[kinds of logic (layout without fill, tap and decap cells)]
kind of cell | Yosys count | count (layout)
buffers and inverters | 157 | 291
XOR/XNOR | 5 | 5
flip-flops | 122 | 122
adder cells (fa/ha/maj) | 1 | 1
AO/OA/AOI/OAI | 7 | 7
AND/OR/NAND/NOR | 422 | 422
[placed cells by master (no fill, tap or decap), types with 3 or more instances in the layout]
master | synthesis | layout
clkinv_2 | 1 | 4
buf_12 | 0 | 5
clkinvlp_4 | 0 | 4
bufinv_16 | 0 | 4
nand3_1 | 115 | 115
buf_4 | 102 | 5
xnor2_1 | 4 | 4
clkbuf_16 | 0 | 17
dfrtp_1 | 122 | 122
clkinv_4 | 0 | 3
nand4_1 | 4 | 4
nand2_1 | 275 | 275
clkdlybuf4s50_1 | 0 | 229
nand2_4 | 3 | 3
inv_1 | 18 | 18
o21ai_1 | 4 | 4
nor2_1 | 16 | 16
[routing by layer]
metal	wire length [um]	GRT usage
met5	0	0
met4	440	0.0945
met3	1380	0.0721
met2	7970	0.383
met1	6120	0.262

|---|

Required action
Copy each line above holding "master".

Exercise result
[placed cells by master (no fill, tap or decap), types with 3 or more instances in the layout]
master | synthesis | layout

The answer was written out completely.